22-S5

SAPTオンラインスクール 特論講座 22-S5

[講義題目]:「アレーアンテナの原理とGNSSへの応用」

[日時]: 2022年7月15日(金)13:00~16:30
 
[会場]: 測位技術振興会(SAPT)ビデオ会議室 A

[講師]: 大阪公立大学大学院,工学研究科航空宇宙海洋系専攻,航空宇宙工学分野教授 辻井 利昭 氏 
            [略歴] 1991年3月京都大学大学院工学研究科 博士前期課程 数理工学専攻修了.
                同年4月より科学技術庁航空宇宙技術研究所(現JAXA)勤務.
                2018年4月より現職.博士(工学).
                2000–2002年豪州ニューサウスウエールズ大学客員研究員.博士(工学)
                専門分野: 衛星航法(GNSS),とくに航空機などの移動体)

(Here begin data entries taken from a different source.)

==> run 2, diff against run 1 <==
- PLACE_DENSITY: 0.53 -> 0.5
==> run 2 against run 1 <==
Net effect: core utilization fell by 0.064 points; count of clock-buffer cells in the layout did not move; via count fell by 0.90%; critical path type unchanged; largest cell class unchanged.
`config.mk`:
```
export PLATFORM = sky130hd
export DESIGN_NAME = fraction_reducer_core
export DESIGN_NICKNAME = d
export VERILOG_FILES = /design/src/hw/rtl/fr_pkg.sv /design/src/hw/rtl/fr_gcd.sv /design/src/hw/rtl/fr_div.sv /design/src/hw/rtl/fraction_reducer_core.sv
export SDC_FILE = /design/constraint.sdc
export NUM_CORES = 1
export LEC_CHECK = 0
export ABC_AREA = 1
export BUFFER_PORTS_ARGS = -buffer_cell sky130_fd_sc_hd__buf_2
export CORE_MARGIN = 2
export CORE_UTILIZATION = 45
export DETAILED_ROUTE_END_ITERATION = 8
export SLEW_MARGIN = 20
export SYNTH_ARGS = -nofsm -noshare
export SYNTH_HDL_FRONTEND = slang
export SYNTH_HIERARCHICAL = 1
export SYNTH_SLANG_ARGS = --single-unit
```
`constraint.sdc`:
```
create_clock -name clk_i -period 11.5 [get_ports clk_i]
set_input_delay 1.725 -clock clk_i [delete_from_list [all_inputs] [get_ports clk_i]]
set_output_delay 1.725 -clock clk_i [all_outputs]
set_load 0.1 [all_outputs]
```
### src/design/sli_pkg.sv
`timescale 1ns / 1ps

package sli_pkg;

    // Operation codes on the input channel
    localparam logic OP_INSERT = 1'b0;
    localparam logic OP_DELETE = 1'b1;

    // Result status codes
    localparam logic [2:0] ST_INSERTED  = 3'd0;
    localparam logic [2:0] ST_FULL      = 3'd1;
    localparam logic [2:0] ST_DELETED   = 3'd2;
    localparam logic [2:0] ST_NOT_FOUND = 3'd3;
    localparam logic [2:0] ST_EMPTY     = 3'd4;

    // Fixed field widths
    localparam int VALUE_W  = 8;
    localparam int STATUS_W = 3;
    localparam int POS_W    = 5;
    localparam int COUNT_W  = 5;

    // Flags from the shared compare unit
    typedef struct packed {
        logic ge;   // stored entry >= probe value (signed)
        logic eq;   // stored entry == probe value
    } cmp_flags_t;

endpackage

### src/design/sli_ram.sv
`timescale 1ns / 1ps

module sli_ram #(
    parameter int DEPTH = 16,
    parameter int WIDTH = 8,
    localparam int AW = (DEPTH > 1) ? $clog2(DEPTH) : 1
) (
    input  logic             aclk,
    input  logic             wr_en,
    input  logic [AW-1:0]    wr_addr,
    input  logic [WIDTH-1:0] wr_data,
    input  logic [AW-1:0]    rd_addr,
    output logic [WIDTH-1:0] rd_data
);

    logic [WIDTH-1:0] mem [DEPTH];
    logic [WIDTH-1:0] rd_data_reg;

    // Write one entry per cycle
    always_ff @(posedge aclk) begin
        if (wr_en) begin
            mem[wr_addr] <= wr_data;
        end
    end

    // Register the read data
    always_ff @(posedge aclk) begin
        rd_data_reg <= mem[rd_addr];
    end

    assign rd_data = rd_data_reg;

endmodule

### src/design/sli_cmp.sv
`timescale 1ns / 1ps

module sli_cmp (
    input  logic signed [sli_pkg::VALUE_W-1:0] entry,
    input  logic signed [sli_pkg::VALUE_W-1:0] probe,
    output sli_pkg::cmp_flags_t                flags
);

    // Compare one stored entry against the probe value as signed bytes
    always_comb begin
        flags.ge = (entry >= probe);
        flags.eq = (entry == probe);
    end

endmodule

[受講者予備知識]: 理工系大学,高専等で学ぶ数学・物理の基礎知識.また,GNSSとは何かについて,初学者レベルの知識はあったほうがよいです.
  
[講義概要]: GNSSにより,視界の開けた環境では比較的高精度な測位が可能ですが,都市部では建築物による反射波や,波と波(マルチパス)の
      影響を受け精度が劣化します.
      また、携帯基地局による電波干渉や,GNSS信号を模擬した信号によるスプーフィング(なりすまし)が報告されています.
      このような劣悪な電波環境において測位精度を改善するため,複数のアンテナ素子からなるアレーアンテナの利用が検討されています.
      本講義では,アレーアンテナによる指向性制御や信号到来方向推定の原理を解説し,都市環境での応用例を実データにもとづいて紹介します.

[講義内容]: 1.アレーアンテナの原理
       (1)アレーアンテナの概要と信号合成の実例
       (2)ビームフォーミングの概要
       (3)方向拘束付きアダプティブアレー
       (4)MUSIC法による到来方向推定
      2.アレーアンテナによるマルチパス軽減
       (1)都市環境における信号分類について
       (2)ビームフォーミングによるマルチパス軽減
       (3)方向拘束付きアダプティブアレーによるマルチパス軽減
      3.信号到来方向の推定
       (1)MUSIC法による衛星方向の推定
       (2)スプーフィング信号の到来方向推定
       (3)反射波の到来方向推定
      4.質疑応答

[講師からのメッセージ]: 聴講者には資料を事前に配布します.またネット講義終了後も一定の期間,E-Mailで質問を受け付けます.

[受講料]: 特論講座(半日) ¥10,000(会員), ¥15,000(非会員),¥5,000(学生)
     本講義は、受講者総数(学生の方は0.5名に換算)が3名に満たない場合は、原則として閉講いたします。